Effects of Fire on Plants- Overview

Plant response to fire is a result of the interaction between fire severity and characteristics of the plants in the fire, both their inherent resistance to injury and ability to recover. Fuel quantity and arrangement, fuel moisture content, topography, windspeed, and structure of the plant community itself cause the lethal heat zone created by fire to vary significantly in time and space. Fire can cause dramatic and immediate changes in vegetation, eliminating some species or causing others to appear where they were not present before the fire. However, in burned areas with a high component of surviving trees and resprouting understory vegetation, within a few years it can be difficult to determine that a fire recently occurred.

For the vascular plant groups discussed in this section, the recovering plant community, in the first few years after a fire, comprises individuals from the following categories:

• Plants that survived the fire with their form intact (See: Plant Mortality During and After Fire)
• Sprouts or suckers that grew from the base or buried parts of top-killed plants (See: Vegetative Regeneration After Fire)
• Plants that established from seed (See: Seedling Establishment After Fire)

Seedlings can be further described as:

• Plants that re-established from seed dispersed from surviving plants, usually trees
• Plants that re-established from seed dispersed from off of the burned site
• Plants that re-established from fire stimulated seed within the seedbank
• Plants that re-established from seed that developed on plants that resprouted after the fire

Certain species can only recover after fire by a single means. Some will only be present after fire if regenerative structures survive and produce sprouts, because their seedlings are unlikely to survive in postfire environments. Species of plants that cannot resprout after top-killing must establish from seed. However, some species can successfully recover from fire both by resprouting and by seedling establishment. Severity of the fire largely determines whether new plants are sprouts or seedlings.

Where fire top-kills plants that can vegetatively regenerate, sprouting will be a significant source of postfire vegetation. Where lethal temperature penetrates deeply enough to kill many regenerative structures, sprouting may be limited, but some buried seed may receive the proper stimulus to germinate and produce significant numbers of seedlings. A microsite that sustained lethal heat deeply enough to kill all stored seed probably had enough fuel and duff consumed to prepare areas of bare mineral soil seedbed. Reproduction on these sites occurs from seeds dispersed onto these burned surfaces. The availability of canopy-stored seeds depends on the height to which lethal temperatures reached into the tree crowns, while dispersal from wind-carried offsite seeds depends on distance and direction of prevailing winds. Surviving trees and resprouting plants may produce seeds that can establish within the next few growing seasons while suitable seedbed exists.

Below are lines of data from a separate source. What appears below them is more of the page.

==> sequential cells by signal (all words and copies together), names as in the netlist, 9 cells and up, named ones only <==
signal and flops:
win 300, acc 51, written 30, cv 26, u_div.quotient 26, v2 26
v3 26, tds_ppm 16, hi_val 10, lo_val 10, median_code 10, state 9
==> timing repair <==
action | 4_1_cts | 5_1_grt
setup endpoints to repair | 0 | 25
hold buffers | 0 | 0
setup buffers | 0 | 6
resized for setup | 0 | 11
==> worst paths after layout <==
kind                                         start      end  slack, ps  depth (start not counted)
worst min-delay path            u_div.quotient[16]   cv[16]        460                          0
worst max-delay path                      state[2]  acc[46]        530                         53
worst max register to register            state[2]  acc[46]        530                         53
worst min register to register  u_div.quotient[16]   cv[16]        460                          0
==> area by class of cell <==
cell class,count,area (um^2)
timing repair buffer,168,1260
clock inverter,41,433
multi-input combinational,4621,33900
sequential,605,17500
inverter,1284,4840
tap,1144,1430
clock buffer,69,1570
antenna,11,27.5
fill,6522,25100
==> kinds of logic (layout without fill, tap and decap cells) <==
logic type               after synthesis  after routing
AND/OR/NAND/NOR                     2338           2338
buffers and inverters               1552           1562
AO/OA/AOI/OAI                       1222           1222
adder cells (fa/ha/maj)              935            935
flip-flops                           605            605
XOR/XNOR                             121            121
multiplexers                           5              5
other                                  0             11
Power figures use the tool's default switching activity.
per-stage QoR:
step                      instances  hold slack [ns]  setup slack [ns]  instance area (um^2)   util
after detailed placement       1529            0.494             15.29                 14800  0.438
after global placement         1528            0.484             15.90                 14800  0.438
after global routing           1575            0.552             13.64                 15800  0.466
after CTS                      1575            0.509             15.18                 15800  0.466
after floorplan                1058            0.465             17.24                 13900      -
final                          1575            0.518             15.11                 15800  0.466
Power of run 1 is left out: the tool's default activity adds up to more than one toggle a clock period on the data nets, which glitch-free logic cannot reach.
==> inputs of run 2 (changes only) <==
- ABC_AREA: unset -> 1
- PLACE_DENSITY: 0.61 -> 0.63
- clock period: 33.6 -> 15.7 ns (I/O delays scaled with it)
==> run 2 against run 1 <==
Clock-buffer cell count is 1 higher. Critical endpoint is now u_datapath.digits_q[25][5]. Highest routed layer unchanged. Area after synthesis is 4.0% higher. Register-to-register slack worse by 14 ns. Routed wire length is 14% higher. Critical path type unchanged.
===== config.mk =====
export PLATFORM = sky130hd
export DESIGN_NAME = datetime_difference_minutes
export DESIGN_NICKNAME = d
export VERILOG_FILES = /design/src/hw/rtl/dtdm_pkg.sv /design/src/hw/rtl/dtdm_day_number.sv /design/src/hw/rtl/dtdm_minutes.sv /design/src/hw/rtl/datetime_difference_minutes.sv
export SDC_FILE = /design/constraint.sdc
export NUM_CORES = 2
export LEC_CHECK = 0
export BUFFER_PORTS_ARGS = -buffer_cell sky130_fd_sc_hd__clkbuf_2
export CELL_PAD_IN_SITES_DETAIL_PLACEMENT = 1
export CELL_PAD_IN_SITES_GLOBAL_PLACEMENT = 1
export CORE_MARGIN = 2
export CORE_UTILIZATION = 40
export CTS_CLUSTER_SIZE = 14
export DETAILED_ROUTE_END_ITERATION = 6
export PLACE_DENSITY_LB_ADDON = 0.1
export SLEW_MARGIN = 20
export SYNTH_ARGS = -nofsm -noshare
export SYNTH_HDL_FRONTEND = slang
export SYNTH_SLANG_ARGS = --single-unit

===== constraint.sdc =====
create_clock -name clk -period 11.74 [get_ports clk]
set_clock_uncertainty 0.15 [all_clocks]
set_input_delay 0.587 -clock clk [delete_from_list [all_inputs] [get_ports clk]]
set_output_delay 0.587 -clock clk [all_outputs]
set_load 0.01 [all_outputs]
<file path="src/sat_pkg.sv">
// ----------------------------------------------------------------------------
// sat_pkg
// Shared types and constants of the set-associative transposition table.
// ----------------------------------------------------------------------------
package sat_pkg;

  localparam int CLUSTER_COUNT = 1024;
  localparam int WAYS          = 4;
  localparam int CLUSTER_BITS  = (CLUSTER_COUNT > 1) ? $clog2(CLUSTER_COUNT) : 1;
  localparam int WAY_BITS      = (WAYS > 1) ? $clog2(WAYS) : 1;

  localparam int EXACT_BONUS   = 8;
  localparam int AGE_WEIGHT    = 16;
  localparam int AGE_SHIFT     = $clog2(AGE_WEIGHT);
  localparam int WORTH_W       = 14;

  localparam int S_DATA_W      = 112;
  localparam int S_USER_W      = 2;
  localparam int M_DATA_W      = 48;

  localparam logic [1:0] BOUND_EXACT = 2'd0;

  typedef enum logic [1:0] {
    FUNC_PROBE   = 2'd0,
    FUNC_STORE   = 2'd1,
    FUNC_ADVANCE = 2'd2
  } func_t;

  typedef enum logic [1:0] {
    ST_CLEAR,
    ST_IDLE,
    ST_LOOKUP
  } state_t;

  typedef struct packed {
    logic        valid;
    logic [63:0] key;
    logic [15:0] score;
    logic [15:0] move;
    logic [7:0]  depth;
    logic [7:0]  age;
    logic [1:0]  bound;
  } way_t;

  localparam int ROW_W = WAYS * $bits(way_t);

  typedef struct packed {
    logic clear_we;
    logic load;
    logic execute;
  } sat_cmd_t;

  typedef struct packed {
    logic clear_last;
    logic out_stall;
  } sat_status_t;

endpackage

</file>
<file path="src/sat_ctrl.sv">
// ----------------------------------------------------------------------------
// sat_ctrl
// Controller: clearing sweep, input accept and lookup/write-back sequencing.
// ----------------------------------------------------------------------------
module sat_ctrl
  import sat_pkg::*;
(
  input  logic        clk,
  input  logic        rst,
  input  logic        s_tvalid,
  output logic        s_tready,
  input  sat_status_t status,
  output sat_cmd_t    cmd
);

  state_t state;
  state_t state_next;

  always_ff @(posedge clk) begin
    if (rst) begin
      state <= ST_CLEAR;
    end else begin
      state <= state_next;
    end
  end

  always_comb begin
    state_next   = state;
    cmd          = '0;
    s_tready     = 1'b0;
    unique case (state)
      ST_CLEAR: begin
        cmd.clear_we = 1'b1;
        if (status.clear_last) begin
          state_next = ST_IDLE;
        end
      end
      ST_IDLE: begin
        s_tready = 1'b1;
        if (s_tvalid) begin
          cmd.load   = 1'b1;
          state_next = ST_LOOKUP;
        end
      end
      ST_LOOKUP: begin
        if (!status.out_stall) begin
          cmd.execute = 1'b1;
          state_next  = ST_IDLE;
        end
      end
      default: begin
        state_next = ST_CLEAR;
      end
    endcase
  end

endmodule

</file>
===== src/rtl/btc_queue.sv =====
// Two-entry queue of closed blocks between front and back end.
// Depends on btc_pkg.
`timescale 1ns / 1ps

module btc_queue (
	input  logic                       clk,
	input  logic                       arst_n,
	input  logic                       push,
	input  btc_pkg::blk_t              push_blk,
	input  logic                       pop,
	output btc_pkg::blk_t              head,
	output logic                       full,
	output logic                       have,
	output logic [btc_pkg::QCNT_W-1:0] count
);
	import btc_pkg::*;

	blk_t              ent_q [QDEPTH];
	logic [QPTR_W-1:0] wr_ptr_q;
	logic [QPTR_W-1:0] rd_ptr_q;
	logic [QCNT_W-1:0] cnt_q;

	assign head  = ent_q[rd_ptr_q];
	assign full  = cnt_q == QCNT_W'(QDEPTH);
	assign have  = cnt_q != '0;
	assign count = cnt_q;

	always_ff @(posedge clk or negedge arst_n) begin
		if (!arst_n) begin
			wr_ptr_q <= '0;
			rd_ptr_q <= '0;
			cnt_q    <= '0;
		end else begin
			if (push) wr_ptr_q <= wr_ptr_q + QPTR_W'(1);
			if (pop)  rd_ptr_q <= rd_ptr_q + QPTR_W'(1);
			if (push && !pop)      cnt_q <= cnt_q + QCNT_W'(1);
			else if (pop && !push) cnt_q <= cnt_q - QCNT_W'(1);
		end
	end

	always_ff @(posedge clk) begin
		if (push) ent_q[wr_ptr_q] <= push_blk;
	end
endmodule
$ cat src/rtl/rmq_div_pipe.sv
// pipelined restoring divider, one quotient bit per stage
module rmq_div_pipe #(
    parameter int unsigned TAG_W = 8
) (
    input  logic                        clk,
    input  logic                        rst_n,
    input  logic                        in_valid,
    input  logic [rmq_pkg::DIVD_W-1:0]  dividend,
    input  logic [14:0]                 divisor,
    input  logic [TAG_W-1:0]            in_tag,
    output logic                        out_valid,
    output logic [rmq_pkg::QUO_W-1:0]   quotient,
    output logic [TAG_W-1:0]            out_tag
);
    localparam int unsigned N = rmq_pkg::DIVD_W;

    logic [N:0]       valid_reg;
    logic [N-1:0]     num_reg [N+1];
    logic [15:0]      rem_reg [N+1];
    logic [14:0]      dvs_reg [N+1];
    logic [TAG_W-1:0] tag_reg [N+1];

    assign valid_reg[0] = in_valid;
    assign num_reg[0]   = dividend;
    assign rem_reg[0]   = '0;
    assign dvs_reg[0]   = divisor;
    assign tag_reg[0]   = in_tag;

    for (genvar s = 0; s < N; s++)
    begin : g_stage
        logic [16:0] rem_sh;
        logic        take;

        always_comb
        begin
            rem_sh = {rem_reg[s], num_reg[s][N-1]};
            take   = rem_sh >= {2'b00, dvs_reg[s]};
        end

        always_ff @(posedge clk or negedge rst_n)
        begin
            if (!rst_n)
                valid_reg[s+1] <= 1'b0;
            else
                valid_reg[s+1] <= valid_reg[s];
        end

        // quotient bits shift in at the bottom of the dividend word
        always_ff @(posedge clk)
        begin
            num_reg[s+1] <= {num_reg[s][N-2:0], take};
            rem_reg[s+1] <= take ? 16'(rem_sh - {2'b00, dvs_reg[s]}) : rem_sh[15:0];
            dvs_reg[s+1] <= dvs_reg[s];
            tag_reg[s+1] <= tag_reg[s];
        end
    end

    assign out_valid = valid_reg[N];
    assign quotient  = num_reg[N];
    assign out_tag   = tag_reg[N];
endmodule

$ cat config.mk
export PLATFORM = sky130hd
export DESIGN_NAME = rmq_div_pipe
export DESIGN_NICKNAME = d
export VERILOG_FILES = /design/src/rtl/rmq_pkg.sv /design/src/rtl/rmq_div_pipe.sv
export SDC_FILE = /design/constraint.sdc
export NUM_CORES = 2
export LEC_CHECK = 0
export ABC_CLOCK_PERIOD_IN_PS = 4930
export BUFFER_PORTS_ARGS = -buffer_cell sky130_fd_sc_hd__buf_4
export CAP_MARGIN = 20
export CORE_MARGIN = 4
export CORE_UTILIZATION = 60
export CTS_CLUSTER_SIZE = 10
export DETAILED_ROUTE_END_ITERATION = 8
export HOLD_SLACK_MARGIN = 0.12
export PLACE_DENSITY = 0.76
export SLEW_MARGIN = 20
export SYNTH_ARGS = -nofsm -noshare
export SYNTH_HDL_FRONTEND = slang
export SYNTH_SLANG_ARGS = --single-unit
$ cat constraint.sdc
create_clock -name clk -period 4.93 [get_ports clk]
set_clock_uncertainty 0.2 [all_clocks]
set_input_delay 0.986 -clock clk [delete_from_list [all_inputs] [get_ports clk]]
set_output_delay 0.986 -clock clk [all_outputs]
set_load 0.01 [all_outputs]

The immediate response of plants can differ within the same fire because of variations in the pattern of burn severity. For example, chamise and redstem ceanothus can sprout after a low to moderate severity fire treatment. High severity fires kill existing plants but they are replaced by new plants that develop from fire-stimulated seeds. The postfire community may contain both sprouts and seedlings of these species with the proportion related to the severity of the fire.

Postfire species composition is usually an assemblage of many of the species that were growing on the site and represented in the seedbank at the time of the fire. Vegetative regeneration is common to many species and can make a major contribution to the postdisturbance community (Ingersoll and Wilson 1990), contrary to the commonly held notion that seed reproduction is dominant. Resprouts from rhizomes, root crowns, or protected meristems can account for a substantial proportion of postfire recruitment (Lyon and Stickney 1976). Many of the seedlings present in the first few postfire years may have grown from seeds formed on resprouting species such as fireweed and heartleaf arnica. The only locations in which new species are likely to be added to the plant community are microsites that are severely burned and receptive to germination and establishment of seeds from species dispersed from off of the site (Stickney 1999).

Management Implications

Knowledge of plant response to fire can be critical to successful application of prescribed fire. Designing fire prescriptions requires knowledge of fire behavior, fire severity, species survival mechanisms, and methods of postfire vegetation recovery. Fire prescriptions should describe a set of weather and fuel moisture conditions that will control the rate and amount of fuel consumption by different size classes. Properly conducted, the prescribed fire will result in the desired amount of mortality, injury, resprouting, and seedling establishment from target species. To ensure that a desirable range of plant species establishes after prescribed fire, it is helpful to acquire predictive means of assessing how different prescriptions can produce different fire and plant responses (Whittle and others 1997). A fire prescription that takes both the surface and subsurface heat regime into account, thereby regulating its severity, is most likely to achieve desired fire effects.